=== Section Start ===
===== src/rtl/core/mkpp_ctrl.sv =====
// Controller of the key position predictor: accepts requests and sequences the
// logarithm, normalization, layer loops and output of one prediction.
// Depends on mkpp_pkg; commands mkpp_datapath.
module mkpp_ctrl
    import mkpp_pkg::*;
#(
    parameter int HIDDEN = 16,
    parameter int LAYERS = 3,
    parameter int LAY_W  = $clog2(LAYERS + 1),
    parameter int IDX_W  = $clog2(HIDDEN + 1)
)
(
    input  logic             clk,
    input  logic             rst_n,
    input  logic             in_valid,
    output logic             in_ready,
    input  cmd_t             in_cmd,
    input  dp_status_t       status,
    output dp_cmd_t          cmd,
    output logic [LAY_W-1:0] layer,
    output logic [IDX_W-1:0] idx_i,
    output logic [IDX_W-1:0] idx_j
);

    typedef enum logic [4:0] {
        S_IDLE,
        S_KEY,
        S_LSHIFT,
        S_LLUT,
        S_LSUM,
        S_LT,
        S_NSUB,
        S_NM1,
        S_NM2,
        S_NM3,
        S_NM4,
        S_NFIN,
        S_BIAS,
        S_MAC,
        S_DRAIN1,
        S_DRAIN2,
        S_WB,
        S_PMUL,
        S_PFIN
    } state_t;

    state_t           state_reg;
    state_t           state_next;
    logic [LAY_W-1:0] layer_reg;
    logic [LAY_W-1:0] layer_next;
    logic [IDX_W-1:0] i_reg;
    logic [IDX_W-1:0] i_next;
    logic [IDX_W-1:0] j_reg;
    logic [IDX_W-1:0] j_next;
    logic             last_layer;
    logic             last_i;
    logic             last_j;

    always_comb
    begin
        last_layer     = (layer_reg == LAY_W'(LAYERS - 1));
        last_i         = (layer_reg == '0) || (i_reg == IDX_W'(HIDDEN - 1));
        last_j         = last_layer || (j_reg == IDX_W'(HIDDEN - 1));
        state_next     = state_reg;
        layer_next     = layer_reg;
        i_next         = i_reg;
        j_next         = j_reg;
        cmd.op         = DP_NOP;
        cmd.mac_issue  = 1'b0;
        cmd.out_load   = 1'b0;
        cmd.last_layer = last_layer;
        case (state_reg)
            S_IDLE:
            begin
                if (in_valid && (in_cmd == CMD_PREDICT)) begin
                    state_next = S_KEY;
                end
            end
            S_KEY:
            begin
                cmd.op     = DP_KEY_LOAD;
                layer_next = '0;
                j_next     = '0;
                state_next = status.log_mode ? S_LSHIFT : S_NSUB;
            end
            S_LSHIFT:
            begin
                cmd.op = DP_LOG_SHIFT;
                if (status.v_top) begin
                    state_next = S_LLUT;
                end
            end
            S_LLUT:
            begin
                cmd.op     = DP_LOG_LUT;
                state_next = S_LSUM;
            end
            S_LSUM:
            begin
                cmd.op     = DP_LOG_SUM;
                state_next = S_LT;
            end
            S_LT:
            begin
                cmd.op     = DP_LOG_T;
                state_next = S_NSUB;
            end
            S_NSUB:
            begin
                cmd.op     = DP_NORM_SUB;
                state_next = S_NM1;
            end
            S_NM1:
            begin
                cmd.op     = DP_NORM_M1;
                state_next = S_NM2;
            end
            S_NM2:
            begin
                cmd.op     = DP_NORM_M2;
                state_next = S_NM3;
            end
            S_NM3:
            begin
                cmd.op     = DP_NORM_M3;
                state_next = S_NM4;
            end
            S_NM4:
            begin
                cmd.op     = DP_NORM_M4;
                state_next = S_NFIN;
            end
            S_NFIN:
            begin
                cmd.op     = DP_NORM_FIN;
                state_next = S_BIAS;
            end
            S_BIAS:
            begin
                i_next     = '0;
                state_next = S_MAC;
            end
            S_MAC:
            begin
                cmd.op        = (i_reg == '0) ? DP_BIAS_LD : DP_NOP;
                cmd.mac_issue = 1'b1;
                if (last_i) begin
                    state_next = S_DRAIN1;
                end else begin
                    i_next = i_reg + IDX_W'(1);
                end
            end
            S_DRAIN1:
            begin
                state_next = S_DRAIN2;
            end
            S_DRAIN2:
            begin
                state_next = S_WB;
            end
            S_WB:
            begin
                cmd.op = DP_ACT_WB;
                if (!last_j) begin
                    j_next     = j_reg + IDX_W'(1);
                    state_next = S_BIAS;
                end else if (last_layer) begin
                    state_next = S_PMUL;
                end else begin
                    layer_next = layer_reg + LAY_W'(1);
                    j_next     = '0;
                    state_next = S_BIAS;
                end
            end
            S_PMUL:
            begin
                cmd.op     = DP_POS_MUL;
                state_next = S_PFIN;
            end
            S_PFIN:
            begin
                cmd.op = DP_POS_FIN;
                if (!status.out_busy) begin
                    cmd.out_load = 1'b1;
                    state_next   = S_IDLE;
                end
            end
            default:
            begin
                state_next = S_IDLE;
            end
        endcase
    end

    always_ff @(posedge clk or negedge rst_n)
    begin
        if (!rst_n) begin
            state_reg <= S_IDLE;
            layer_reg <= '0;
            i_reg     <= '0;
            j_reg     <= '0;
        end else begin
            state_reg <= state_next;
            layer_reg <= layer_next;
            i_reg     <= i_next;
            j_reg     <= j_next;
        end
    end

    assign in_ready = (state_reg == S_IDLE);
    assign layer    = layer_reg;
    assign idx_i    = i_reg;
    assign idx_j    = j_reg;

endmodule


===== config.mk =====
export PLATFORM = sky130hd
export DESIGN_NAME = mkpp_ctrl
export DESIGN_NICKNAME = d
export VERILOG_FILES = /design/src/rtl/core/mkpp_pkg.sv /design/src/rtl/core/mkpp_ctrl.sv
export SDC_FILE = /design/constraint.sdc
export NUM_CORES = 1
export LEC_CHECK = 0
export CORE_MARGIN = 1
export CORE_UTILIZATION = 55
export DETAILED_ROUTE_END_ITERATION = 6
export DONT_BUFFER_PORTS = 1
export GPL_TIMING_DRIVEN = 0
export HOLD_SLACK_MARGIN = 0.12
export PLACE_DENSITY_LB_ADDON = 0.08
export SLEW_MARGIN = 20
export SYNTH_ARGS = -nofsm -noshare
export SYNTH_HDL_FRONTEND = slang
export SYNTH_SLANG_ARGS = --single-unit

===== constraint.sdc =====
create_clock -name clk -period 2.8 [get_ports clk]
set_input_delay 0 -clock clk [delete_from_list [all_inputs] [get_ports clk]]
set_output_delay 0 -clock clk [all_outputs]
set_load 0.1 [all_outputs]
=== Section End ===
The answer must be exactly the lines from the one containing "export SDC_FILE = /design/constraint.sdc" through the final line of the data, both ends included, and nothing else.

▸ OUTPUT FOR THIS TASK:
export SDC_FILE = /design/constraint.sdc
export NUM_CORES = 1
export LEC_CHECK = 0
export CORE_MARGIN = 1
export CORE_UTILIZATION = 55
export DETAILED_ROUTE_END_ITERATION = 6
export DONT_BUFFER_PORTS = 1
export GPL_TIMING_DRIVEN = 0
export HOLD_SLACK_MARGIN = 0.12
export PLACE_DENSITY_LB_ADDON = 0.08
export SLEW_MARGIN = 20
export SYNTH_ARGS = -nofsm -noshare
export SYNTH_HDL_FRONTEND = slang
export SYNTH_SLANG_ARGS = --single-unit

===== constraint.sdc =====
create_clock -name clk -period 2.8 [get_ports clk]
set_input_delay 0 -clock clk [delete_from_list [all_inputs] [get_ports clk]]
set_output_delay 0 -clock clk [all_outputs]
set_load 0.1 [all_outputs]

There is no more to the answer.